N-(n-Butyl)thiophosphoric triamide
- Names: Other names Agrotain N-Butylphosphorothioic triamide

Identifiers
- CAS Number: 94317-64-3;
- 3D model (JSmol): Interactive image;
- ChEMBL: ChEMBL3186430;
- ChemSpider: 84405;
- ECHA InfoCard: 100.103.392
- EC Number: 435-740-7;
- PubChem CID: 93502;
- UNII: A6103OK7GF;
- CompTox Dashboard (EPA): DTXSID4044747 ;

Properties
- Chemical formula: C_{4}H_{14}N_{3}PS
- Molar mass: 167.21 g·mol^{−1}
- Appearance: white solid
- Melting point: 54 °C (129 °F; 327 K)
- Hazards: GHS labelling:
- Pictograms: GHS05: Corrosive GHS08: Health hazard
- Signal word: Danger
- Hazard statements: H318, H361
- Precautionary statements: P201, P202, P280, P281, P305+P351+P338, P308+P313, P310, P405, P501

= N-(n-Butyl)thiophosphoric triamide =

N-(n-Butyl)thiophosphoric triamide (NBPT) is the organophosphorus compound with the formula SP(NH_{2})_{2}(NHC_{4}H_{9}).

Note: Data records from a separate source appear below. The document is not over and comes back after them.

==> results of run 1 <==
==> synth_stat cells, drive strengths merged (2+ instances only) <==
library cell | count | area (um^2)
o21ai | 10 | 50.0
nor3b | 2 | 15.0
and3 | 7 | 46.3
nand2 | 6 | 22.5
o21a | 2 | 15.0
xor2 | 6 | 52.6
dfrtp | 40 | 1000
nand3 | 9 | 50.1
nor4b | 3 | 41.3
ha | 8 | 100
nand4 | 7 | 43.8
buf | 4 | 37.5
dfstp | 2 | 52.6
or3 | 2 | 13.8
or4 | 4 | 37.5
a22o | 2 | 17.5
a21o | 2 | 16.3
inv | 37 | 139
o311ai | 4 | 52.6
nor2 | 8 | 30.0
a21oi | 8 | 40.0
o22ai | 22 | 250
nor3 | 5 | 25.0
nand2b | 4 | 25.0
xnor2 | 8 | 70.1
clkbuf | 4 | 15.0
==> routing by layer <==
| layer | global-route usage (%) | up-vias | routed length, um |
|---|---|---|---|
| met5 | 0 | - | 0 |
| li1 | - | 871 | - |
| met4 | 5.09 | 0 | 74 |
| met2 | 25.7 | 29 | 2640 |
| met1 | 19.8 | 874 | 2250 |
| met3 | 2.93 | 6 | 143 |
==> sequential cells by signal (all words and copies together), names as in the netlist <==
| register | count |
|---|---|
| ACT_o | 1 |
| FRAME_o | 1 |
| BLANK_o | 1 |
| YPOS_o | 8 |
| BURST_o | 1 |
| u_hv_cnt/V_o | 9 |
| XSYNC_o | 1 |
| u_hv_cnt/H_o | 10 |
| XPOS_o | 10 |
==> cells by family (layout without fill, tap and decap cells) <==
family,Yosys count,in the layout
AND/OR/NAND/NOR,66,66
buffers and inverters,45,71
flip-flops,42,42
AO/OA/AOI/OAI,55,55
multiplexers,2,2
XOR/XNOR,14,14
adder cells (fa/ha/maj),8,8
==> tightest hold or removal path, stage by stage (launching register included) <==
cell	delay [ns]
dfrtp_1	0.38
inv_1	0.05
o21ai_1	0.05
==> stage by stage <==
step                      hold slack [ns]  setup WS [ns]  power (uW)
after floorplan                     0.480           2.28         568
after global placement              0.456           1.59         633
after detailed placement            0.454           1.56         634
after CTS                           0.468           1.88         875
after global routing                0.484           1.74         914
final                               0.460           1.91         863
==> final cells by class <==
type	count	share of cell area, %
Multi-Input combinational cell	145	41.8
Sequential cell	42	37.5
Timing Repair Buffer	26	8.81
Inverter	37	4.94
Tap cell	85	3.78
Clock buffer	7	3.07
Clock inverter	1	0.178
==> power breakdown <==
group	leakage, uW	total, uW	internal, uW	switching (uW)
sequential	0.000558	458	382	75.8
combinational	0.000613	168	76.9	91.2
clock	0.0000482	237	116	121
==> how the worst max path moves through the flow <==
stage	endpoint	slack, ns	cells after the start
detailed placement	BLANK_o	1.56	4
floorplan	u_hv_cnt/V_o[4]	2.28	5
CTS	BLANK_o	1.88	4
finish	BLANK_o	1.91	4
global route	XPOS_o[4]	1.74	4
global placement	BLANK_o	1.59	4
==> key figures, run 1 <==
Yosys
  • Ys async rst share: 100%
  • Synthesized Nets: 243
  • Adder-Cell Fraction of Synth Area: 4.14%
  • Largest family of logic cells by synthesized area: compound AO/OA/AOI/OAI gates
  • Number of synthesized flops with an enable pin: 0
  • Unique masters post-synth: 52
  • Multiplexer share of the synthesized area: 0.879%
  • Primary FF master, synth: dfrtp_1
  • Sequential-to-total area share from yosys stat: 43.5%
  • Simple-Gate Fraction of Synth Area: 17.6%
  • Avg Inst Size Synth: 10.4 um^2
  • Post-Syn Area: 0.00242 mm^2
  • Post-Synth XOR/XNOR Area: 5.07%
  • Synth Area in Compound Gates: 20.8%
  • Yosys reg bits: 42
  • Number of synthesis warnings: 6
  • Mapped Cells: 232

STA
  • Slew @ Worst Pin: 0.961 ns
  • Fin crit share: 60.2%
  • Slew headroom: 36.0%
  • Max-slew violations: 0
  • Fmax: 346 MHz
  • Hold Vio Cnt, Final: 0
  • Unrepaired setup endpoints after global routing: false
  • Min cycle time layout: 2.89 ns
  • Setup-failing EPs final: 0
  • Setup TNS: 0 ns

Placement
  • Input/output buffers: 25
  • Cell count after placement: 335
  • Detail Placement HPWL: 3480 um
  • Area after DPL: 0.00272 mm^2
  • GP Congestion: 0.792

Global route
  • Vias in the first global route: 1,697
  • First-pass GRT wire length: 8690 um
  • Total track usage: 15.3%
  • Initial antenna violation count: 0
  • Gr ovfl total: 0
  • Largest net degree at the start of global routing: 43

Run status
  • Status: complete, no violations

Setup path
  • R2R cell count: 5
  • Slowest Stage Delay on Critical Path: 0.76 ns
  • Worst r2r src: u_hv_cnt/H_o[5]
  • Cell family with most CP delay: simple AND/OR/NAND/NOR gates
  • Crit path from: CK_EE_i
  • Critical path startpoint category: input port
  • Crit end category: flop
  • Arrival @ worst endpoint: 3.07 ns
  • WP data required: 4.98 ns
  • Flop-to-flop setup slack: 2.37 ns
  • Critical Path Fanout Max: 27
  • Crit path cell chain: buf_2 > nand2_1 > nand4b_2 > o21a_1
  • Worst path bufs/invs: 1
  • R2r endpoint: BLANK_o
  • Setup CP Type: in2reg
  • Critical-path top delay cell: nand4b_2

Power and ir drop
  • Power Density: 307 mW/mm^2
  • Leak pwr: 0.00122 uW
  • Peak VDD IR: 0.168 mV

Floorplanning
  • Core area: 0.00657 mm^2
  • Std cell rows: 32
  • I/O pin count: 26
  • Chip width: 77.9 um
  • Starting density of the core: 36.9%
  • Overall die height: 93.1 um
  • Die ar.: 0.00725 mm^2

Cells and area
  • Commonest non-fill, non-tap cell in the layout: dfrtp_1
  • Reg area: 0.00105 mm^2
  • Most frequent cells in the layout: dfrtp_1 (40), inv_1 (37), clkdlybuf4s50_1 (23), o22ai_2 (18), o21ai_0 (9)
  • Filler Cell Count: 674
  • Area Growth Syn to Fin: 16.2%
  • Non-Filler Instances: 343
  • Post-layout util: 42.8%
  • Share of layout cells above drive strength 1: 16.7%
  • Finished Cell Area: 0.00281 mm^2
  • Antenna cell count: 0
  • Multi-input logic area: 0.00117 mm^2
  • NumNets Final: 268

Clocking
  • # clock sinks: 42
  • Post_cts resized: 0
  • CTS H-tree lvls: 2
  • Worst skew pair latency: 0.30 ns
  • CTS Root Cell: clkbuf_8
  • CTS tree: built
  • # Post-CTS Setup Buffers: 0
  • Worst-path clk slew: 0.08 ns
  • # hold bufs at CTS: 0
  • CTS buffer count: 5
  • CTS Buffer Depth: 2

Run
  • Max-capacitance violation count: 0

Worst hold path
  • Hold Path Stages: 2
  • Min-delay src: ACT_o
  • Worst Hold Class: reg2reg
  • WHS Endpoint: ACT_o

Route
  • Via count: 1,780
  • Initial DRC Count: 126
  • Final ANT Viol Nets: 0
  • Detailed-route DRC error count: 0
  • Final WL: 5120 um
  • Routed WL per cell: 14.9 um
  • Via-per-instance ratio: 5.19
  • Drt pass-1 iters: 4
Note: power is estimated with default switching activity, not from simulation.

It is an amide of thiophosphoric acid. A white solid, NBPT is an "enhanced efficiency fertilizer", intended to limit the release of nitrogen-containing gases following fertilization. Regarding its chemical structure, the molecule features tetrahedral phosphorus bonded to sulfur and three amido groups.

==Use==
NBPT functions as an inhibitor of the enzyme urease. Urease, pervasive in soil microorganisms, converts urea into ammonia, which is susceptible to volatilization if produced faster than it can be utilized by plants. Approximately 0.5% by weight NBPT is mixed with the urea.